| WORK ITEM |
In the records that follow, find the line with "min in group clk"; from there, retype every line exactly through the line with "pre_cts_slack_ns: 0.610", which also belongs to the answer.

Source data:

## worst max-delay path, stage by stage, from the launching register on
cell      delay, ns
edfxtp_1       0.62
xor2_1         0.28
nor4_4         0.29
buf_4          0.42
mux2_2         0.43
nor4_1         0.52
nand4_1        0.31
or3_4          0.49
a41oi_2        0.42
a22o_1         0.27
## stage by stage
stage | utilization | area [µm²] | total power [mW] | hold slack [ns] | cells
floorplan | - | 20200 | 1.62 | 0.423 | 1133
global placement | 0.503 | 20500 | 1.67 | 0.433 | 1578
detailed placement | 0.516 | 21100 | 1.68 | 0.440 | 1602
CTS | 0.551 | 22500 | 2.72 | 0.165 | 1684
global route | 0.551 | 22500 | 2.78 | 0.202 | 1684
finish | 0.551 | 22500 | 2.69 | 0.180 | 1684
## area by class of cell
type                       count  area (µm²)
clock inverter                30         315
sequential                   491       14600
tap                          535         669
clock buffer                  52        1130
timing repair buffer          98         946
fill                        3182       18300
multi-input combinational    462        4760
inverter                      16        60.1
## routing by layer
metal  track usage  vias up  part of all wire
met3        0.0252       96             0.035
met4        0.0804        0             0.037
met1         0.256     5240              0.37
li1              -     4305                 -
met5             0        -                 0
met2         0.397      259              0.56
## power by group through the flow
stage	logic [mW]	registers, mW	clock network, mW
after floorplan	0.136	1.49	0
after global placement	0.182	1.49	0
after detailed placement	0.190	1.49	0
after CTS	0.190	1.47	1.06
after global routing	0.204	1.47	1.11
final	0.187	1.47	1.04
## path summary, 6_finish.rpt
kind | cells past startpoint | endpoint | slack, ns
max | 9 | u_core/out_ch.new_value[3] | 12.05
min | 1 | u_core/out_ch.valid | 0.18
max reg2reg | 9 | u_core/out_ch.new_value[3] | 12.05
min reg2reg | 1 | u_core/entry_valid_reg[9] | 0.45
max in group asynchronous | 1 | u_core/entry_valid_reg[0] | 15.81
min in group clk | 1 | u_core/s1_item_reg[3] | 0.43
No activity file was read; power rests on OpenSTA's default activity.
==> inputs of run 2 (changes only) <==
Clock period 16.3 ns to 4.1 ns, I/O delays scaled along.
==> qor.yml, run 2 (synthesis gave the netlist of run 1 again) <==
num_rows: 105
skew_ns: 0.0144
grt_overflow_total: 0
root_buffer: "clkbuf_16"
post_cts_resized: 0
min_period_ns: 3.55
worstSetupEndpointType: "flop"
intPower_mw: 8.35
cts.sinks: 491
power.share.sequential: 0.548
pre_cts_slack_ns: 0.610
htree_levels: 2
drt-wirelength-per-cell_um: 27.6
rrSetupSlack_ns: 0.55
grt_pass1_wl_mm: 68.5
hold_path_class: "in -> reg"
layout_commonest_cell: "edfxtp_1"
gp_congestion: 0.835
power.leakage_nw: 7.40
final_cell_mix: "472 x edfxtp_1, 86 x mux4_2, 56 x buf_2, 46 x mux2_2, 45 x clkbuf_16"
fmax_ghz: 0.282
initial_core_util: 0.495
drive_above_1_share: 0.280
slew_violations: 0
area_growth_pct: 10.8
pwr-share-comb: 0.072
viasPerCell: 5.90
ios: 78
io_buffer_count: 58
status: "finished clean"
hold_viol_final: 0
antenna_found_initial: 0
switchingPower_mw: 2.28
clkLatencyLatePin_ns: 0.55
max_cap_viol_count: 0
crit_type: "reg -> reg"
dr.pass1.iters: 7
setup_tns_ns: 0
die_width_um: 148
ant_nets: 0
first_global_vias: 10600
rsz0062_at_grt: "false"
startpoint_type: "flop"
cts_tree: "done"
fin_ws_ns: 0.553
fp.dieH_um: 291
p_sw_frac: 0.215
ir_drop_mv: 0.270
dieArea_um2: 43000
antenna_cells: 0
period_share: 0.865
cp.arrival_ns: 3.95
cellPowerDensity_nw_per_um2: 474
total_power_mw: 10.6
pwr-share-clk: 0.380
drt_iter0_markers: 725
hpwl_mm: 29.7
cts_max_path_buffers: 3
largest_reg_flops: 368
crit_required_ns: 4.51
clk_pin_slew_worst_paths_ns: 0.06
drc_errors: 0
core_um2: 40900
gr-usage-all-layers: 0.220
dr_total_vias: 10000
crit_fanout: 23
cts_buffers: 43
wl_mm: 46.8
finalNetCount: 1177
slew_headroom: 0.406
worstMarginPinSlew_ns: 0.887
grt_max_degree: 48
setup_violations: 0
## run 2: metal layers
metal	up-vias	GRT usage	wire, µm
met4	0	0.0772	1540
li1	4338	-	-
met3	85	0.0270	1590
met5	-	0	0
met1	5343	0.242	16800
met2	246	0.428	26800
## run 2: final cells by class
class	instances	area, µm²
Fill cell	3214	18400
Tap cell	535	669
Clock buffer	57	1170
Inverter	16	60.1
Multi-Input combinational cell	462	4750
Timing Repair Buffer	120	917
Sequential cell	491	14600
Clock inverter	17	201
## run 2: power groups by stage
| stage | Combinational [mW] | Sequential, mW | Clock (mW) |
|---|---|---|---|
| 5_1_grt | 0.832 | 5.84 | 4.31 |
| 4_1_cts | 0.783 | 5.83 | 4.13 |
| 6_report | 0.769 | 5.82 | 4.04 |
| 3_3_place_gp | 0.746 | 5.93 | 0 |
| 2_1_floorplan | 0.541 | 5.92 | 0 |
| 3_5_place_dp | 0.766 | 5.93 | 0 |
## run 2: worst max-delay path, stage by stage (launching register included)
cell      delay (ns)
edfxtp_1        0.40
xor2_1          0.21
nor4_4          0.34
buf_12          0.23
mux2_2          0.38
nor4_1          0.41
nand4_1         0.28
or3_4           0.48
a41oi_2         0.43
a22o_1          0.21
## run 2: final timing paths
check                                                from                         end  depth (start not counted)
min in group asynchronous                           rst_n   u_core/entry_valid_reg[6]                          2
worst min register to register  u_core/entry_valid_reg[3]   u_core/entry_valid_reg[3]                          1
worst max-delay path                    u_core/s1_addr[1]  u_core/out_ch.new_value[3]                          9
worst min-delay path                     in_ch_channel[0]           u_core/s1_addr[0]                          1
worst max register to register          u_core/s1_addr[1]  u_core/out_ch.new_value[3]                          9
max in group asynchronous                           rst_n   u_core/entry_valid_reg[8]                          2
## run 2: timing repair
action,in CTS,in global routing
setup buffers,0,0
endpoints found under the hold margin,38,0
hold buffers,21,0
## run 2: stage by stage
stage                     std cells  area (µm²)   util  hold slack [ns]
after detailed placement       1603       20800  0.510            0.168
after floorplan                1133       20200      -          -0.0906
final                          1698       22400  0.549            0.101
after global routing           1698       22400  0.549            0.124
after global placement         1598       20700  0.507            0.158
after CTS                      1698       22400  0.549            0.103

| RESULT BELOW |
min in group clk | 1 | u_core/s1_item_reg[3] | 0.43
No activity file was read; power rests on OpenSTA's default activity.
==> inputs of run 2 (changes only) <==
Clock period 16.3 ns to 4.1 ns, I/O delays scaled along.
==> qor.yml, run 2 (synthesis gave the netlist of run 1 again) <==
num_rows: 105
skew_ns: 0.0144
grt_overflow_total: 0
root_buffer: "clkbuf_16"
post_cts_resized: 0
min_period_ns: 3.55
worstSetupEndpointType: "flop"
intPower_mw: 8.35
cts.sinks: 491
power.share.sequential: 0.548
pre_cts_slack_ns: 0.610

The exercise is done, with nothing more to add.